**What needs to be done**
As soon as the line containing "global placement,0.437,0.398,49.8,2.32" appears in the material below, start returning lines exactly, and end with the line containing "global route,0.416,0.241,53.2,3.41".
[Records for this exercise]
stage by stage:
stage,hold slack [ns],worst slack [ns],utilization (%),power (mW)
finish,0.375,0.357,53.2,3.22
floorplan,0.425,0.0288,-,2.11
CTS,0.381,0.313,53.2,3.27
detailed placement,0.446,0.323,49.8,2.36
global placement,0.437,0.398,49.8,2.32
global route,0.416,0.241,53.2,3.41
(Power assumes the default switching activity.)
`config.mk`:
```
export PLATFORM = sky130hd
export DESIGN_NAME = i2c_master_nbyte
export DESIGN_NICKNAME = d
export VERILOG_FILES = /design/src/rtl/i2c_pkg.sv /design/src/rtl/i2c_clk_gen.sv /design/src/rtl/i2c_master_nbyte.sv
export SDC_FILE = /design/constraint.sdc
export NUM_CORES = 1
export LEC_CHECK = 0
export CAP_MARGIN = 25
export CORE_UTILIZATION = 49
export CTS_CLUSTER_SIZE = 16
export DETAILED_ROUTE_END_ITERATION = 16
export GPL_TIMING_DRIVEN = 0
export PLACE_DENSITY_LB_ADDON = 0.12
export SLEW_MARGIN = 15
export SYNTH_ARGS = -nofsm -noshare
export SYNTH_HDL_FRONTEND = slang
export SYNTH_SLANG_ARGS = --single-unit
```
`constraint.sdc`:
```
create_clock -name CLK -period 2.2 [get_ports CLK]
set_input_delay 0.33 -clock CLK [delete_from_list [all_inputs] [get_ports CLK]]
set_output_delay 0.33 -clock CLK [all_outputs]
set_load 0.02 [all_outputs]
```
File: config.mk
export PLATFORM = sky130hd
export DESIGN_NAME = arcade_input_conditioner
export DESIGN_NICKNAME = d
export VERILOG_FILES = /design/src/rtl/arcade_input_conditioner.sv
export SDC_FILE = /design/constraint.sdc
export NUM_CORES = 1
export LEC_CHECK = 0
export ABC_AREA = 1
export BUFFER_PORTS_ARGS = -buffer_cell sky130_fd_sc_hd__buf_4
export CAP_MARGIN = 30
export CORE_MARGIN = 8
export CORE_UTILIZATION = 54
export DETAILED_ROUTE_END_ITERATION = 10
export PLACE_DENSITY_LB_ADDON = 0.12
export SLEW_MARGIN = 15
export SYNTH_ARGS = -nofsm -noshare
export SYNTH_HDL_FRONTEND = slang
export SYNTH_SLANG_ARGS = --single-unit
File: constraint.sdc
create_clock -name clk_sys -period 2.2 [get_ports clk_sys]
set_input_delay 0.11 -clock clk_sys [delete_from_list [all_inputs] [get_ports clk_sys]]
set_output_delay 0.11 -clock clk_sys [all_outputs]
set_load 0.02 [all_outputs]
[/Records for this exercise]
[Records for this exercise]
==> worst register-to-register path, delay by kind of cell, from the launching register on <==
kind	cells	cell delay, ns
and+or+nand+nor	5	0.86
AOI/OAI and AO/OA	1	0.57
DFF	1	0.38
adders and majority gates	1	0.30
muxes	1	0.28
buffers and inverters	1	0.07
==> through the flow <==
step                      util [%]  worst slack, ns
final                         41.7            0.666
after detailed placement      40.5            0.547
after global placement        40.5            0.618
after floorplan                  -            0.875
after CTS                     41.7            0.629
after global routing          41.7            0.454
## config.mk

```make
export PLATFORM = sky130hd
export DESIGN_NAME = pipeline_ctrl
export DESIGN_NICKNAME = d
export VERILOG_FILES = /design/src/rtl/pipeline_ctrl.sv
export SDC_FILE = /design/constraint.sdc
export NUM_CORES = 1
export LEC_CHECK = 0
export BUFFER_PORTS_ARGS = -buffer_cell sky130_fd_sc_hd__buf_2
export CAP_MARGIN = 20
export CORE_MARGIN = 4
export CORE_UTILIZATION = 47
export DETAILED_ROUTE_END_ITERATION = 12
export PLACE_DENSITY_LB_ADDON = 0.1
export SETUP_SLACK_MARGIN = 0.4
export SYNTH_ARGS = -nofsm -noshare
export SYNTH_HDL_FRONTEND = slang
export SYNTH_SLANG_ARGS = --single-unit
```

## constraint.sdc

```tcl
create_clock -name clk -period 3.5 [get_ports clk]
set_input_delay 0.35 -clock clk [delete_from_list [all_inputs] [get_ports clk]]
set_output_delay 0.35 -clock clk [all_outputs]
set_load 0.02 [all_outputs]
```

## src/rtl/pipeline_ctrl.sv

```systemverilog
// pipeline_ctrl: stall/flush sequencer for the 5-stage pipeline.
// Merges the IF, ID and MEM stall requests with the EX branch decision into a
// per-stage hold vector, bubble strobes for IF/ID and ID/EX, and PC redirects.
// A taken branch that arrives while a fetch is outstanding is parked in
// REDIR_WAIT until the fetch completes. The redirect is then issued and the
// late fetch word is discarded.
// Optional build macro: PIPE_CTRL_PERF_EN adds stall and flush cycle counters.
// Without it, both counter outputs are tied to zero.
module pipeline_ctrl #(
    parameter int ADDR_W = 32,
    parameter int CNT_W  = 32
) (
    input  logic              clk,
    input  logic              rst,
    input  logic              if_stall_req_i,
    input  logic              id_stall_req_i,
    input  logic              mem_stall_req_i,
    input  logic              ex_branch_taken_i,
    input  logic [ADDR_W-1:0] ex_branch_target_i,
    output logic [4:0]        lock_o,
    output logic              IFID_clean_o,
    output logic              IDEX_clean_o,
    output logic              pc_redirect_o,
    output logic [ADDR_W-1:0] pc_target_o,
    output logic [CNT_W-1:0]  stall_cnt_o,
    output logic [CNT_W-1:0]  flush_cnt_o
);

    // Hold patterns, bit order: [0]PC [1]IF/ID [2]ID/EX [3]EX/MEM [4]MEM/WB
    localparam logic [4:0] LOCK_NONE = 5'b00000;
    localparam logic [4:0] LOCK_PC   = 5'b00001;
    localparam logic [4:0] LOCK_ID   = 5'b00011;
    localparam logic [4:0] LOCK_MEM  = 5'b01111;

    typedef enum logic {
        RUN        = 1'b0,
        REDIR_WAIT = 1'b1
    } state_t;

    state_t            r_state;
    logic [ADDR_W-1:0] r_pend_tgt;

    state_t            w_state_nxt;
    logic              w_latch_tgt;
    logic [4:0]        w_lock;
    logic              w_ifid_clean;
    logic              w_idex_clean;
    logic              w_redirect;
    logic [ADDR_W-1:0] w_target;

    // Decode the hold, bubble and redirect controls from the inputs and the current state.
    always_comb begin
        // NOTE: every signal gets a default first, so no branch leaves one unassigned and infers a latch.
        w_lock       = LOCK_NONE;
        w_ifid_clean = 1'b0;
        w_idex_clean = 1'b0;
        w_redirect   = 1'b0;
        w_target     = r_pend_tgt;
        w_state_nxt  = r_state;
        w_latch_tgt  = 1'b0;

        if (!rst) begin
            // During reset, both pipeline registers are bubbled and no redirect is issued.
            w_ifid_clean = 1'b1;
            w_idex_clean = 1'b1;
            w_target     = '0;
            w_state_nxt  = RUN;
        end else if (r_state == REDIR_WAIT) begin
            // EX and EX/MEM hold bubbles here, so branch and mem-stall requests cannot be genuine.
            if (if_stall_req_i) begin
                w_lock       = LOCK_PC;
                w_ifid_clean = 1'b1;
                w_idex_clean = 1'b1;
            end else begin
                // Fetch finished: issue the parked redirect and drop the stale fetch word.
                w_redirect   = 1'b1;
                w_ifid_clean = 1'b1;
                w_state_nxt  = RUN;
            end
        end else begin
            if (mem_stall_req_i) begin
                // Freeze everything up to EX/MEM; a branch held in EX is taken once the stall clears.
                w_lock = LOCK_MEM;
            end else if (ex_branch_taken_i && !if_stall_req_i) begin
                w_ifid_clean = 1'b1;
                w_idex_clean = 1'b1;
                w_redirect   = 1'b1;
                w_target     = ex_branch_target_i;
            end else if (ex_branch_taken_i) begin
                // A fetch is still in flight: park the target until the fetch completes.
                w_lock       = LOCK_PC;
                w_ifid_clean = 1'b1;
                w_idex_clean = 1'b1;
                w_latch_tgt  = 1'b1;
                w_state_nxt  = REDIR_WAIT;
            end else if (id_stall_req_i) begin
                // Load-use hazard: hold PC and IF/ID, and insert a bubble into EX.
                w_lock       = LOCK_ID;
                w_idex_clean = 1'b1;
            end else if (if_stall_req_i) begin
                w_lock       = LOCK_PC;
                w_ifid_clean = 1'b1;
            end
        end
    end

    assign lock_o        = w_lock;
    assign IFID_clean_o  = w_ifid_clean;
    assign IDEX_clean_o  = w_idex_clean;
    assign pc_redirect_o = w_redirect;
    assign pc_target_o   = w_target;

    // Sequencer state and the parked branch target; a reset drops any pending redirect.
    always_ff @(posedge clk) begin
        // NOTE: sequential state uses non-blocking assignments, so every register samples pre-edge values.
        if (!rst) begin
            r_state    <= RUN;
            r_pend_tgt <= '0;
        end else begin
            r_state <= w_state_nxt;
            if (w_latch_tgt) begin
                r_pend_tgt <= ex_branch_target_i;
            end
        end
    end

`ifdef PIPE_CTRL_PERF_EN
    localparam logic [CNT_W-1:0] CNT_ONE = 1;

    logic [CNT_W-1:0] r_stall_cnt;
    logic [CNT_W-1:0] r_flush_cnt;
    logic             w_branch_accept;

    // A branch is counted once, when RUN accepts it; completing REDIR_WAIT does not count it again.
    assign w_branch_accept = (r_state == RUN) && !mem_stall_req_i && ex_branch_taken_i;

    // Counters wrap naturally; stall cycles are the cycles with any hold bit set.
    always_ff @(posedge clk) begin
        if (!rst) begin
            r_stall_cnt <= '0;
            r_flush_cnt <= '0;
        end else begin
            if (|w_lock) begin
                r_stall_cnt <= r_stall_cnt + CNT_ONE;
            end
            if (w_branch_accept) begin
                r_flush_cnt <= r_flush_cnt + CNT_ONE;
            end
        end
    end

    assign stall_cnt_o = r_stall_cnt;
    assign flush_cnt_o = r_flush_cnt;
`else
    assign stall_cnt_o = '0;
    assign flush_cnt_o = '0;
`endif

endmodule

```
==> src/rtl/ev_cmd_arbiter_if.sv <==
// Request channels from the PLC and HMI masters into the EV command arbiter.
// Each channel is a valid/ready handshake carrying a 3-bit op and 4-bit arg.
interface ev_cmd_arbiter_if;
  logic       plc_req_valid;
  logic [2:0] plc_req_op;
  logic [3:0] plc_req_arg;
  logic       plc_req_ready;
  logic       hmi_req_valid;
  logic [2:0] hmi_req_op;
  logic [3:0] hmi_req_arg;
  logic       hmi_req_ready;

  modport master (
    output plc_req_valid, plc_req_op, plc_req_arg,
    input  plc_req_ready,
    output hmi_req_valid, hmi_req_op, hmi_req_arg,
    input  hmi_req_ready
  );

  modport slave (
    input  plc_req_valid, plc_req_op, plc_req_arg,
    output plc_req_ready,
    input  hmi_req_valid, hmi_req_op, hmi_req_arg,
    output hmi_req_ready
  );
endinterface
[/Records for this exercise]
**Written solution**
global placement,0.437,0.398,49.8,2.32
global route,0.416,0.241,53.2,3.41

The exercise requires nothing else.